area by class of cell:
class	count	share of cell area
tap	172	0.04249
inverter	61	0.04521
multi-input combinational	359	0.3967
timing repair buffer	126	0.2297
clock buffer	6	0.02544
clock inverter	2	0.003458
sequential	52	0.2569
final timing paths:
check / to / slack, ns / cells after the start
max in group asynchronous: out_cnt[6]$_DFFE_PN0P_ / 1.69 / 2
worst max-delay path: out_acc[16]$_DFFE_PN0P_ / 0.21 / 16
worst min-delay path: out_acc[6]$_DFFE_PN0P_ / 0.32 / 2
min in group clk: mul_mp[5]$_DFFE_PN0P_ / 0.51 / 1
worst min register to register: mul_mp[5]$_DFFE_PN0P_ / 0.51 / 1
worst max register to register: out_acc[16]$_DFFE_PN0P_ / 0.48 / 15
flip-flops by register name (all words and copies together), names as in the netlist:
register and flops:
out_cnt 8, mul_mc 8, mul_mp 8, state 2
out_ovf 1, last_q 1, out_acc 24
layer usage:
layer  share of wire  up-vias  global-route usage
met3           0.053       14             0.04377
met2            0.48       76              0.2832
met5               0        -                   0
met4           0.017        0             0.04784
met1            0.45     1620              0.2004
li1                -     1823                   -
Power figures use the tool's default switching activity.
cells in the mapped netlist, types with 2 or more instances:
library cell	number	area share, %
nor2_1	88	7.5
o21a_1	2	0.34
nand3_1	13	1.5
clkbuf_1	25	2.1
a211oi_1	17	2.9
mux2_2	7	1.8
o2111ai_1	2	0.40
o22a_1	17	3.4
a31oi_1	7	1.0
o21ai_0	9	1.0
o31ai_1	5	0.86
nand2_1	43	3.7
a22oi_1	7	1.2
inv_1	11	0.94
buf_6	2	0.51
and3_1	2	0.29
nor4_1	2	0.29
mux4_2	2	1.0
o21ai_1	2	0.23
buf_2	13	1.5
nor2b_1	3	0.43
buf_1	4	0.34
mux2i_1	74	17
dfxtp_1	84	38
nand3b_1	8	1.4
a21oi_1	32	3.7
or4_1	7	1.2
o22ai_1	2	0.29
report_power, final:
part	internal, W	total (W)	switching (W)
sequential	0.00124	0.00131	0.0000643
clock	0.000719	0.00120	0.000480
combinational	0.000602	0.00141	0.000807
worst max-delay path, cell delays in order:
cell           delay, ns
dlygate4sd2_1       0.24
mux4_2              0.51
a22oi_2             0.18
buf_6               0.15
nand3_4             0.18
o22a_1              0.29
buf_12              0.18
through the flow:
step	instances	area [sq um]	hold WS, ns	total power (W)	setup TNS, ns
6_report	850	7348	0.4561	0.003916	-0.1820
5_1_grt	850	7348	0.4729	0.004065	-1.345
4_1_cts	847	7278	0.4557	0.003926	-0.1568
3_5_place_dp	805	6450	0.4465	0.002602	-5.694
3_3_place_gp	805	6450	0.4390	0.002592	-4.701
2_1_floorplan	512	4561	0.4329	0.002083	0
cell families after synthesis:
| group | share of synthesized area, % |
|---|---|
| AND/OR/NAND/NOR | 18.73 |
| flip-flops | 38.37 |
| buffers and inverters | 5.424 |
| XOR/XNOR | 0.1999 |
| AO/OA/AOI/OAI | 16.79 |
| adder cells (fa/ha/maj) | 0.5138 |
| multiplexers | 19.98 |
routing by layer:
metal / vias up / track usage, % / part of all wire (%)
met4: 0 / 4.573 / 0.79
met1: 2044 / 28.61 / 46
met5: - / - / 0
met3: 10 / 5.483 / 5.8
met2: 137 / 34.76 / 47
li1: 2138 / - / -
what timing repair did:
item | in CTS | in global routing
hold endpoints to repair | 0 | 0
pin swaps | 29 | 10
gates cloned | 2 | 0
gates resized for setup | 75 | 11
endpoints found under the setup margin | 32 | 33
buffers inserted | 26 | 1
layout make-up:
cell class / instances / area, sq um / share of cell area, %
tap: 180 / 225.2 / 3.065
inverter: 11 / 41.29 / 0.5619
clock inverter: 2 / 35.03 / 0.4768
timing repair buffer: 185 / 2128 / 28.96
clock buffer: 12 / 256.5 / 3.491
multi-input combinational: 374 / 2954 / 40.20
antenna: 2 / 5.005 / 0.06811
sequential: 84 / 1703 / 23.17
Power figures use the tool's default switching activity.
<file path="src/rtl/alu_seq_ctrl.sv">
// alu_seq_ctrl: multi-nibble sequencer for an external 4-bit combinational ALU.
// Accepts one command on W = 4*NIBBLES-bit operands and walks the ALU across
// the operands one nibble per cycle, LSB nibble first, chaining carry via alu_cin.
// Result and flags are held until the next accepted command.
//
// Optional feature: define ALU_SEQ_OVF_EN to add the flag_v output, which is
// signed overflow for ADD/ADC/INC.
//
// Ports:
//   clk, reset_n            clock (rising edge), async active-low reset
//   start, cmd, op_a, op_b  command request, opcode and operands
//   cin_in                  initial carry for ADC
//   busy, done              running indicator / one-cycle completion pulse
//   result, flag_z/c/s      W-bit result and zero/carry/sign flags
//   flag_v                  signed overflow (only with ALU_SEQ_OVF_EN)
//   alu_a/b/cin/op/l        drive to the external ALU (0 when not running)
//   alu_r/z/c/s             sampled outputs of the external ALU
module alu_seq_ctrl #(
    parameter int unsigned NIBBLES = 4
) (
    input  logic                   clk,
    input  logic                   reset_n,
    input  logic                   start,
    input  logic [2:0]             cmd,
    input  logic [4*NIBBLES-1:0]   op_a,
    input  logic [4*NIBBLES-1:0]   op_b,
    input  logic                   cin_in,
    output logic                   busy,
    output logic                   done,
    output logic [4*NIBBLES-1:0]   result,
    output logic                   flag_z,
    output logic                   flag_c,
    output logic                   flag_s,
`ifdef ALU_SEQ_OVF_EN
    output logic                   flag_v,
`endif
    output logic [3:0]             alu_a,
    output logic [3:0]             alu_b,
    output logic                   alu_cin,
    output logic [1:0]             alu_op,
    output logic                   alu_l,
    input  logic [3:0]             alu_r,
    input  logic                   alu_z,
    input  logic                   alu_c,
    input  logic                   alu_s
);

    localparam int unsigned W     = 4 * NIBBLES;
    localparam int unsigned IDX_W = $clog2(NIBBLES);
    localparam logic [IDX_W-1:0] LAST_IDX = IDX_W'(NIBBLES - 1);

    localparam logic [2:0] CMD_ADD  = 3'd0;
    localparam logic [2:0] CMD_ADC  = 3'd1;
    localparam logic [2:0] CMD_INC  = 3'd2;
    localparam logic [2:0] CMD_AND  = 3'd3;
    localparam logic [2:0] CMD_OR   = 3'd4;
    localparam logic [2:0] CMD_XOR  = 3'd5;
    localparam logic [2:0] CMD_NOT  = 3'd6;
    localparam logic [2:0] CMD_PASS = 3'd7;

    typedef enum logic [1:0] {
        S_IDLE = 2'd0,
        S_RUN  = 2'd1,
        S_DONE = 2'd2
    } state_t;

    state_t state_q;
    state_t next_state;
    logic   accept;
    logic   last;

    logic [W-1:0]     a_q;
    logic [W-1:0]     b_q;
    logic             arith_q;
    logic             zacc_q;
    logic [IDX_W-1:0] idx_q;
    logic [IDX_W-1:0] idx_nxt;

    // Arithmetic commands chain carry and report it; logic commands do not.
    function automatic logic is_arith(input logic [2:0] c);
        return (c == CMD_ADD) || (c == CMD_ADC) || (c == CMD_INC);
    endfunction

    // INC and PASS feed B=0 so the ALU adds/ORs against nothing.
    function automatic logic zero_b(input logic [2:0] c);
        return (c == CMD_INC) || (c == CMD_PASS);
    endfunction

    // ALU opcode per command; PASS is OR with B=0.
    function automatic logic [1:0] op_of(input logic [2:0] c);
        logic [1:0] op;
        case (c)
            CMD_AND:  op = 2'b00;
            CMD_OR:   op = 2'b01;
            CMD_XOR:  op = 2'b10;
            CMD_NOT:  op = 2'b11;
            CMD_PASS: op = 2'b01;
            default:  op = 2'b10;
        endcase
        return op;
    endfunction

    assign idx_nxt = idx_q + IDX_W'(1);

    // State register
    always_ff @(posedge clk or negedge reset_n) begin
        if (!reset_n) begin
            state_q <= S_IDLE;
        end else begin
            state_q <= next_state;
        end
    end

    // Next-state and control decode
    always_comb begin
        next_state = state_q;
        accept     = 1'b0;
        last       = 1'b0;
        case (state_q)
            S_IDLE: begin
                if (start) begin
                    accept     = 1'b1;
                    next_state = S_RUN;
                end
            end
            S_RUN: begin
                if (idx_q == LAST_IDX) begin
                    last       = 1'b1;
                    next_state = S_DONE;
                end
            end
            S_DONE: begin
                if (start) begin
                    accept     = 1'b1;
                    next_state = S_RUN;
                end else begin
                    next_state = S_IDLE;
                end
            end
            default: next_state = S_IDLE;
        endcase
    end

    // Datapath: operand latch, nibble walk, result/flag capture and ALU drive.
    // alu_* are registered one cycle ahead so they present nibble[idx] during RUN.
    always_ff @(posedge clk or negedge reset_n) begin
        if (!reset_n) begin
            busy    <= 1'b0;
            done    <= 1'b0;
            result  <= '0;
            flag_z  <= 1'b0;
            flag_c  <= 1'b0;
            flag_s  <= 1'b0;
`ifdef ALU_SEQ_OVF_EN
            flag_v  <= 1'b0;
`endif
            alu_a   <= 4'h0;
            alu_b   <= 4'h0;
            alu_cin <= 1'b0;
            alu_op  <= 2'b00;
            alu_l   <= 1'b0;
            a_q     <= '0;
            b_q     <= '0;
            arith_q <= 1'b0;
            zacc_q  <= 1'b0;
            idx_q   <= '0;
        end else begin
            busy <= (next_state == S_RUN);
            done <= (next_state == S_DONE);
            if (accept) begin
                a_q     <= op_a;
                b_q     <= zero_b(cmd) ? '0 : op_b;
                arith_q <= is_arith(cmd);
                zacc_q  <= 1'b1;
                idx_q   <= '0;
                result  <= '0;
                alu_a   <= op_a[3:0];
                alu_b   <= zero_b(cmd) ? 4'h0 : op_b[3:0];
                alu_cin <= (cmd == CMD_ADC) ? cin_in : (cmd == CMD_INC);
                alu_op  <= op_of(cmd);
                alu_l   <= ~is_arith(cmd);
            end else if (state_q == S_RUN) begin
                result <= result | (W'(alu_r) << {idx_q, 2'b00});
                zacc_q <= zacc_q & alu_z;
                if (last) begin
                    idx_q   <= '0;
                    flag_z  <= zacc_q & alu_z;
                    flag_c  <= arith_q & alu_c;
                    flag_s  <= alu_s;
`ifdef ALU_SEQ_OVF_EN
                    // Same-sign operands producing a different-sign result.
                    flag_v  <= arith_q && (a_q[W-1] == b_q[W-1]) && (alu_r[3] != a_q[W-1]);
`endif
                    alu_a   <= 4'h0;
                    alu_b   <= 4'h0;
                    alu_cin <= 1'b0;
                    alu_op  <= 2'b00;
                    alu_l   <= 1'b0;
                end else begin
                    idx_q   <= idx_nxt;
                    alu_a   <= 4'(a_q >> {idx_nxt, 2'b00});
                    alu_b   <= 4'(b_q >> {idx_nxt, 2'b00});
                    alu_cin <= alu_c;
                end
            end
        end
    end

endmodule

</file>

**Exercise requirements:** Your reply should hold all the lines from the listing above in which "final" appears.

**Solution for this exercise:**
final timing paths:
report_power, final:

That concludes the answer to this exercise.